On Thu, Jul 28, 2022 at 10:56 AM Cédric Counotte
<cedric.counotte@xxxxxxxxxx> wrote:
>
> Concerning table_open_cache, it’s currently set to 13869 (however in config it’s set to 16384), global status shows this on new node, 9 hours after start:

That means you are out of file handles at systemd level.
systemctl edit mariadb
and add this to the override file:
[Service]
LimitNOFILE=1048576

systemctl daemon reload
systemctl restart mariadb

Yes, this will probably trigger the problem you are having, but with
some luck it may make it better in the future.
Do that on all nodes.

> +-----------------------------------+---------+
>
> | Table_open_cache_active_instances | 1       |
>
> | Table_open_cache_hits             | 2136757 |
>
> | Table_open_cache_misses           | 185097  |
>
> | Table_open_cache_overflows        | 146153  |
>
> +-----------------------------------+---------+
>
> +---------------+--------+
>
> | Opened_tables | 159629 |
>
> +---------------+--------+
>
>
>
> I’ve updated table_open_cache to 65536 on 2 servers and the cache_overflows stops increasing.
>
>
>
> In /usr/lib/systemd/system/mariadb.service, I see those:
>
> LimitNOFILE=32768

That is way too low. This needs to be big enough to cover the sum total of:
max_connections
table_open_cache x2 (because innodb_open_files is separate)

There is generally no harm in bumping LimitNOFILE much higher on modern kernels.

> So I don’t understand why MariaDB decided to reduce the configured value? Not sure if changing the config will have any effect on the live value either? I’ll try to set both to 65536 this evening and see if it helps.

Because it tries to make sure that your total of the above mentioned
settings fits in the number of file handles it has available to it.

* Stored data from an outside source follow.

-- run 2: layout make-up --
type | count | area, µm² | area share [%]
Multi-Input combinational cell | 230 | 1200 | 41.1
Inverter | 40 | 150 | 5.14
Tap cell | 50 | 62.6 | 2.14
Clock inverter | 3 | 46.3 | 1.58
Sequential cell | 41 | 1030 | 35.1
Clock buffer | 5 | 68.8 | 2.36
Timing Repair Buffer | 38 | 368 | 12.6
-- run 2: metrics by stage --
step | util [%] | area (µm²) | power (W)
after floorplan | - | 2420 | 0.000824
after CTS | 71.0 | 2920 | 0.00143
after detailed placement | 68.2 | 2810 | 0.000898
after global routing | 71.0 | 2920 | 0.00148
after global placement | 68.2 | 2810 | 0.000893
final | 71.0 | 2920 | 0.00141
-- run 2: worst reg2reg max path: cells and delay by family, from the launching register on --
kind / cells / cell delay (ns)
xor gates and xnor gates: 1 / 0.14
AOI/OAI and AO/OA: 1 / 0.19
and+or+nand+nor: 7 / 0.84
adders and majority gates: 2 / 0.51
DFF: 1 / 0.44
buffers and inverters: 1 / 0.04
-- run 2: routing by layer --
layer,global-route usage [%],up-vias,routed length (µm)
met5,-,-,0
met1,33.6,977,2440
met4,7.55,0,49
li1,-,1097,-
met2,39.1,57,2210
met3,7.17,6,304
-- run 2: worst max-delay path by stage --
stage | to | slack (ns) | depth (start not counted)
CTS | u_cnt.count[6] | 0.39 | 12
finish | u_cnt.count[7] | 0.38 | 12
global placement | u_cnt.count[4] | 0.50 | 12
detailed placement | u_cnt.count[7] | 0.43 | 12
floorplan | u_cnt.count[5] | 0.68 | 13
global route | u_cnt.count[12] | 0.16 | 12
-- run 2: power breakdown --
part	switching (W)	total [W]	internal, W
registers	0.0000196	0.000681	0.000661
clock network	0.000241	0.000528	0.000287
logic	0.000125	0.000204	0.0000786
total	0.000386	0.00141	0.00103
**config.mk**
```make
export PLATFORM = sky130hd
export DESIGN_NAME = neuron_backprop_serial
export DESIGN_NICKNAME = d
export VERILOG_FILES = /design/src/rtl/neuron_backprop_serial.sv
export SDC_FILE = /design/constraint.sdc
export NUM_CORES = 1
export LEC_CHECK = 0
export BUFFER_PORTS_ARGS = -buffer_cell sky130_fd_sc_hd__buf_2
export CAP_MARGIN = 10
export CORE_MARGIN = 2
export CORE_UTILIZATION = 40
export CTS_BUF_LIST = sky130_fd_sc_hd__clkbuf_4 sky130_fd_sc_hd__clkbuf_8
export CTS_CLUSTER_DIAMETER = 100
export DETAILED_ROUTE_END_ITERATION = 10
export GPL_TIMING_DRIVEN = 0
export HOLD_SLACK_MARGIN = 0.1
export SYNTH_ARGS = -nofsm -noshare
export SYNTH_HDL_FRONTEND = slang
export SYNTH_SLANG_ARGS = --single-unit
```
**constraint.sdc**
```tcl
create_clock -name clk -period 11.97 [get_ports clk]
set_input_delay 2.394 -clock clk [delete_from_list [all_inputs] [get_ports clk]]
set_output_delay 2.394 -clock clk [all_outputs]
set_load 0.02 [all_outputs]
```
File: src/rtl/sampler_pkg.sv
// Shared state encodings for the sampler trigger FSM, its CSR wrapper and the bench.
package sampler_pkg;

    localparam int STATE_W = 3;

    typedef enum logic [STATE_W-1:0] {
        ST_IDLE    = 3'd0,
        ST_ARMED   = 3'd1,
        ST_DELAY   = 3'd2,
        ST_CAPTURE = 3'd3,
        ST_DONE    = 3'd4
    } state_t;

    // The sampler is released from reset only while it is filling or holding data.
    function automatic logic sampler_live(state_t s);
        return (s == ST_CAPTURE) || (s == ST_DONE);
    endfunction

endpackage

File: src/rtl/trigger_match.sv
// Masked pattern match with optional rising-edge qualification.
module trigger_match #(
    parameter int width = 32
) (
    input  logic             clk,
    input  logic             reset,
    input  logic [width-1:0] sample_in,
    input  logic [width-1:0] mask,
    input  logic [width-1:0] value,
    input  logic             edge_sel,
    output logic             trig
);

    logic match;
    logic prev_match;

    assign match = ((sample_in ^ value) & mask) == '0;

    // Tracks the match every cycle regardless of FSM state, so an edge trigger
    // never fires on a pattern that was already present when the block was armed.
    always_ff @(posedge clk) begin
        if (reset) prev_match <= 1'b0;
        else       prev_match <= match;
    end

    assign trig = edge_sel ? (match && !prev_match) : match;

endmodule

File: src/rtl/sampler_trigger.sv
// Trigger sequencer for a capture sampler: arm, match, optional delay, capture, done.
module sampler_trigger
    import sampler_pkg::*;
#(
    parameter int width     = 32,
    parameter int delayBits = 16
) (
    input  logic                 clk,
    input  logic                 reset,
    input  logic [width-1:0]     sample_in,
    input  logic [width-1:0]     trig_mask,
    input  logic [width-1:0]     trig_value,
    input  logic                 trig_edge,
    input  logic [delayBits-1:0] delay,
    input  logic                 arm,
    input  logic                 abort,
    input  logic                 cap_done,
    output logic                 cap_reset_n,
    output logic [STATE_W-1:0]   state,
    output logic                 irq,
    input  logic                 irq_ack,
    output logic [7:0]           capture_count
);

    state_t               cur, nxt;
    logic [delayBits-1:0] delay_cnt;
    logic                 trig;
    logic                 load_cnt;
    logic                 done_evt;

    trigger_match #(.width(width)) u_match (
        .clk      (clk),
        .reset    (reset),
        .sample_in(sample_in),
        .mask     (trig_mask),
        .value    (trig_value),
        .edge_sel (trig_edge),
        .trig     (trig)
    );

    always_comb begin
        nxt      = cur;
        load_cnt = 1'b0;
        done_evt = 1'b0;
        case (cur)
            ST_IDLE:    if (arm) nxt = ST_ARMED;
            ST_ARMED: begin
                if (trig) begin
                    if (delay != '0) begin
                        nxt      = ST_DELAY;
                        load_cnt = 1'b1;
                    end else begin
                        nxt = ST_CAPTURE;
                    end
                end
            end
            ST_DELAY:   if (delay_cnt == '0) nxt = ST_CAPTURE;
            ST_CAPTURE: begin
                if (cap_done) begin
                    nxt      = ST_DONE;
                    done_evt = 1'b1;
                end
            end
            ST_DONE:    if (arm) nxt = ST_ARMED;
            default:    nxt = ST_IDLE;
        endcase
        if (abort) begin
            nxt      = ST_IDLE;
            load_cnt = 1'b0;
            done_evt = 1'b0;
        end
    end

    always_ff @(posedge clk) begin
        if (reset) begin
            cur           <= ST_IDLE;
            delay_cnt     <= '0;
            cap_reset_n   <= 1'b0;
            irq           <= 1'b0;
            capture_count <= '0;
        end else begin
            cur <= nxt;
            // Loading delay-1 and leaving on zero yields exactly `delay` DELAY cycles.
            if (load_cnt)
                delay_cnt <= delay - 1'b1;
            else if (cur == ST_DELAY && delay_cnt != '0)
                delay_cnt <= delay_cnt - 1'b1;
            // Follows the current state, so it lags entry into CAPTURE by one edge
            // and the sampler sees at least one cycle of address clear.
            cap_reset_n <= sampler_live(cur);
            if (done_evt) begin
                irq           <= 1'b1;
                capture_count <= capture_count + 8'd1;
            end else if (irq_ack) begin
                irq <= 1'b0;
            end
        end
    end

    assign state = cur;

endmodule

File: config.mk
export PLATFORM = sky130hd
export DESIGN_NAME = sampler_trigger
export DESIGN_NICKNAME = d
export VERILOG_FILES = /design/src/rtl/sampler_pkg.sv /design/src/rtl/trigger_match.sv /design/src/rtl/sampler_trigger.sv
export SDC_FILE = /design/constraint.sdc
export NUM_CORES = 1
export LEC_CHECK = 0
export CAP_MARGIN = 20
export CORE_ASPECT_RATIO = 1.1
export CORE_MARGIN = 3
export CORE_UTILIZATION = 38
export CTS_CLUSTER_DIAMETER = 50
export DETAILED_ROUTE_END_ITERATION = 8
export PLACE_DENSITY = 0.84
export REMOVE_ABC_BUFFERS = 1
export SYNTH_ARGS = -nofsm -noshare
export SYNTH_HDL_FRONTEND = slang
export SYNTH_SLANG_ARGS = --single-unit
File: constraint.sdc
create_clock -name clk -period 4.65 [get_ports clk]
set_clock_uncertainty 0.1 [all_clocks]
set_input_delay 1.395 -clock clk [delete_from_list [all_inputs] [get_ports clk]]
set_output_delay 1.395 -clock clk [all_outputs]
set_load 0.02 [all_outputs]
**config.mk**
```make
export PLATFORM = sky130hd
export DESIGN_NAME = chunk_block_feeder
export DESIGN_NICKNAME = d
export VERILOG_FILES = /design/src/rtl/chunk_feed_pkg.sv /design/src/rtl/chunk_block_feeder_buffer.sv /design/src/rtl/chunk_block_feeder.sv
export SDC_FILE = /design/constraint.sdc
export NUM_CORES = 2
export LEC_CHECK = 0
export BUFFER_PORTS_ARGS = -buffer_cell sky130_fd_sc_hd__buf_2
export CAP_MARGIN = 20
export CELL_PAD_IN_SITES_DETAIL_PLACEMENT = 0
export CELL_PAD_IN_SITES_GLOBAL_PLACEMENT = 1
export CORE_MARGIN = 2
export CORE_UTILIZATION = 44
export DETAILED_ROUTE_END_ITERATION = 10
export PLACE_DENSITY = 0.85
export SYNTH_ARGS = -nofsm -noshare
export SYNTH_HDL_FRONTEND = slang
export SYNTH_HIERARCHICAL = 1
export SYNTH_SLANG_ARGS = --single-unit
```
**constraint.sdc**
```tcl
create_clock -name Clk -period 16.7 [get_ports Clk]
set_clock_uncertainty 0.1 [all_clocks]
set_input_delay 3.34 -clock Clk [delete_from_list [all_inputs] [get_ports Clk]]
set_output_delay 3.34 -clock Clk [all_outputs]
set_load 0.005 [all_outputs]
```
**src/rtl/chunk_feed_pkg.sv**
```systemverilog
// Shared types and constants for the chunk block feeder.
package chunk_feed_pkg;

    typedef enum logic [1:0] {
        IDLE  = 2'd0,
        FIRST = 2'd1,
        RUN   = 2'd2
    } feed_state_t;

    localparam int BLOCK_WORDS = 16;
    localparam int BLOCK_BYTES = 64;
    localparam int BYTE_CNT_W  = 11;
    localparam int MAX_BYTES   = 1024;

    // Keeps only the bytes of the final word that belong to the chunk.
    function automatic logic [31:0] last_word_mask(input logic [1:0] byte_num_lsb);
        logic [31:0] mask_s;
        case (byte_num_lsb)
            2'd1:    mask_s = 32'h0000_00ff;
            2'd2:    mask_s = 32'h0000_ffff;
            2'd3:    mask_s = 32'h00ff_ffff;
            default: mask_s = 32'hffff_ffff;
        endcase
        return mask_s;
    endfunction

endpackage

```
**src/rtl/chunk_block_feeder_buffer.sv**
```systemverilog
// One 16-word message block register file with word writes, clear and full flag.
module block_buffer
    import chunk_feed_pkg::*;
(
    input  logic         Clk,
    input  logic         Rst,
    input  logic         Clr,
    input  logic         Wr_En,
    input  logic [3:0]   Wr_Idx,
    input  logic [31:0]  Wr_Data,
    input  logic         Wr_Last,
    input  logic         Mark_Full,
    output logic [511:0] Msg,
    output logic         Full
);

    logic [31:0] mem_r [BLOCK_WORDS];
    logic        full_r;

    // Word storage and full flag; clear takes priority over writes.
    always_ff @(posedge Clk or posedge Rst) begin
        if (Rst) begin
            for (int i = 0; i < BLOCK_WORDS; i++) begin
                mem_r[i] <= 32'h0000_0000;
            end
            full_r <= 1'b0;
        end else if (Clr) begin
            for (int i = 0; i < BLOCK_WORDS; i++) begin
                mem_r[i] <= 32'h0000_0000;
            end
            full_r <= 1'b0;
        end else begin
            if (Wr_En) begin
                mem_r[Wr_Idx] <= Wr_Data;
            end
            if ((Wr_En && ((Wr_Idx == 4'd15) || Wr_Last)) || Mark_Full) begin
                full_r <= 1'b1;
            end
        end
    end

    for (genvar g = 0; g < BLOCK_WORDS; g++) begin : g_msg
        assign Msg[g*32 +: 32] = mem_r[g];
    end

    assign Full = full_r;

endmodule

```
**src/rtl/chunk_block_feeder.sv**
```systemverilog
// Assembles a 32-bit word stream into 64-byte blocks in a ping-pong buffer
// and presents them one at a time to the chunk hasher.
module chunk_block_feeder
    import chunk_feed_pkg::*;
(
    input  logic         Clk,
    input  logic         Rst,
    input  logic         Start_I,
    input  logic [10:0]  Byte_num_I,
    input  logic [31:0]  Data_I,
    input  logic         Data_Vld_I,
    output logic         Data_Rdy_O,
    input  logic         Next_I,
    output logic         Update_O,
    output logic         Clear_O,
    output logic [511:0] Msg_O,
    output logic [10:0]  Byte_num_O,
    output logic         Blk_Vld_O,
    output logic         Busy_O,
    output logic         Underrun_O
);

    feed_state_t  state_r;
    logic         rd_sel_r;
    logic         wr_sel_r;
    logic         pending_r;
    logic         update_r;
    logic         clear_r;
    logic         blk_vld_r;
    logic         busy_r;
    logic         underrun_r;
    logic [10:0]  byte_num_r;
    logic [10:0]  words_total_r;
    logic [10:0]  words_rcvd_r;
    logic [10:0]  blocks_total_r;
    logic [10:0]  blk_idx_r;

    logic [10:0]  byte_num_clamp_s;
    logic [10:0]  words_total_s;
    logic [10:0]  blk_sum_s;
    logic [10:0]  blocks_total_s;
    logic         full0_s;
    logic         full1_s;
    logic [511:0] msg0_s;
    logic [511:0] msg1_s;
    logic         fill_full_s;
    logic         data_rdy_s;
    logic         hs_s;
    logic         last_word_s;
    logic [31:0]  wr_data_s;
    logic         complete_s;
    logic         empty_chunk_s;
    logic         first_done_s;
    logic         in_run_s;
    logic         last_blk_s;
    logic         pend_s;
    logic         next_ready_s;
    logic         finish_s;
    logic         swap_s;
    logic         starve_s;

    assign byte_num_clamp_s = (Byte_num_I > 11'd1024) ? 11'd1024 : Byte_num_I;
    assign words_total_s    = (byte_num_clamp_s + 11'd3) >> 2;
    assign blk_sum_s        = (words_total_s + 11'd15) >> 4;
    assign blocks_total_s   = (blk_sum_s == 11'd0) ? 11'd1 : blk_sum_s;

    assign fill_full_s = wr_sel_r ? full1_s : full0_s;
    assign data_rdy_s  = (state_r != IDLE) && !fill_full_s && (words_rcvd_r < words_total_r);
    assign hs_s        = data_rdy_s && Data_Vld_I && !Start_I;
    assign last_word_s = ((words_rcvd_r + 11'd1) == words_total_r);
    assign wr_data_s   = last_word_s ? (Data_I & last_word_mask(byte_num_r[1:0])) : Data_I;
    // Word index inside a block is simply the low bits of the running word count.
    assign complete_s  = hs_s && ((words_rcvd_r[3:0] == 4'd15) || last_word_s);

    assign empty_chunk_s = (state_r == FIRST) && (words_total_r == 11'd0) && !Start_I;
    assign first_done_s  = (state_r == FIRST) && !Start_I && (complete_s || (words_total_r == 11'd0));
    assign in_run_s      = (state_r == RUN) && !Start_I;
    assign last_blk_s    = (blk_idx_r == (blocks_total_r - 11'd1));
    assign pend_s        = pending_r || Next_I;
    // A word completing the fill buffer in the same cycle counts as full.
    assign next_ready_s  = fill_full_s || complete_s;
    assign finish_s      = in_run_s && Next_I && last_blk_s;
    assign swap_s        = in_run_s && !last_blk_s && pend_s && next_ready_s;
    assign starve_s      = in_run_s && !last_blk_s && pend_s && !next_ready_s;

    block_buffer u_buf0 (
        .Clk       (Clk),
        .Rst       (Rst),
        .Clr       (Start_I || (swap_s && !rd_sel_r)),
        .Wr_En     (hs_s && !wr_sel_r),
        .Wr_Idx    (words_rcvd_r[3:0]),
        .Wr_Data   (wr_data_s),
        .Wr_Last   (last_word_s),
        .Mark_Full (empty_chunk_s),
        .Msg       (msg0_s),
        .Full      (full0_s)
    );

    block_buffer u_buf1 (
        .Clk       (Clk),
        .Rst       (Rst),
        .Clr       (Start_I || (swap_s && rd_sel_r)),
        .Wr_En     (hs_s && wr_sel_r),
        .Wr_Idx    (words_rcvd_r[3:0]),
        .Wr_Data   (wr_data_s),
        .Wr_Last   (last_word_s),
        .Mark_Full (1'b0),
        .Msg       (msg1_s),
        .Full      (full1_s)
    );

    // Control FSM with counters and registered status outputs.
    always_ff @(posedge Clk or posedge Rst) begin
        if (Rst) begin
            state_r        <= IDLE;
            rd_sel_r       <= 1'b0;
            wr_sel_r       <= 1'b0;
            pending_r      <= 1'b0;
            update_r       <= 1'b0;
            clear_r        <= 1'b0;
            blk_vld_r      <= 1'b0;
            busy_r         <= 1'b0;
            underrun_r     <= 1'b0;
            byte_num_r     <= 11'd0;
            words_total_r  <= 11'd0;
            words_rcvd_r   <= 11'd0;
            blocks_total_r <= 11'd0;
            blk_idx_r      <= 11'd0;
        end else begin
            update_r <= 1'b0;
            clear_r  <= 1'b0;
            if (Start_I) begin
                clear_r        <= (state_r != IDLE);
                state_r        <= FIRST;
                byte_num_r     <= byte_num_clamp_s;
                words_total_r  <= words_total_s;
                blocks_total_r <= blocks_total_s;
                words_rcvd_r   <= 11'd0;
                blk_idx_r      <= 11'd0;
                rd_sel_r       <= 1'b0;
                wr_sel_r       <= 1'b0;
                pending_r      <= 1'b0;
                blk_vld_r      <= 1'b0;
                busy_r         <= 1'b1;
                underrun_r     <= 1'b0;
            end else begin
                if (hs_s) begin
                    words_rcvd_r <= words_rcvd_r + 11'd1;
                end
                case (state_r)
                    IDLE: begin
                        busy_r <= 1'b0;
                    end
                    FIRST: begin
                        if (first_done_s) begin
                            state_r   <= RUN;
                            update_r  <= 1'b1;
                            blk_vld_r <= 1'b1;
                            wr_sel_r  <= 1'b1;
                        end
                    end
                    RUN: begin
                        if (finish_s) begin
                            state_r   <= IDLE;
                            blk_vld_r <= 1'b0;
                            busy_r    <= 1'b0;
                        end else if (swap_s) begin
                            rd_sel_r  <= wr_sel_r;
                            wr_sel_r  <= rd_sel_r;
                            pending_r <= 1'b0;
                            blk_vld_r <= 1'b1;
                            blk_idx_r <= blk_idx_r + 11'd1;
                        end else if (starve_s) begin
                            pending_r  <= 1'b1;
                            blk_vld_r  <= 1'b0;
                            underrun_r <= 1'b1;
                        end
                    end
                    default: begin
                        state_r <= IDLE;
                    end
                endcase
            end
        end
    end

    assign Data_Rdy_O = data_rdy_s;
    assign Msg_O      = rd_sel_r ? msg1_s : msg0_s;
    assign Update_O   = update_r;
    assign Clear_O    = clear_r;
    assign Byte_num_O = byte_num_r;
    assign Blk_Vld_O  = blk_vld_r;
    assign Busy_O     = busy_r;
    assign Underrun_O = underrun_r;

endmodule

```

> Is it safe to increase both limits? Maybe to the value I use during mariabackup, which is 919200?

Yes, see above. But it requires a daemon-reload and a restart of the
service to take effect.

> All active nodes are used for writing, the HTTP load is spread evenly on all nodes. The ratio is 1.2% writes at 7780 read/sec with 125 write/sec on peak. Both read/writes are spread upon all active nodes using a load balancer using round-robin at the moment.

That is likely a part of your problem.
You should never ever use more than one Galera node for writing at a time.
Performance will be WORSE than performance of a single node, and you
will get deadlocks all over the place.
You can use any of them for reading, but you should never use more
than one at a time for writing.
It is a little concerning that you managed to get as far as putting
Galera into production for months without full awareness of this.

> During yesterday’s test the existing 2 nodes where active at first. Seeing the queries starting to be stuck I decided to activate the new node to spread the load in hope for some improvements, however it just made things even worse, so I deactivated it again.

The more writable nodes you have the worse the performance will get.
There should only ever be one writable node at a time.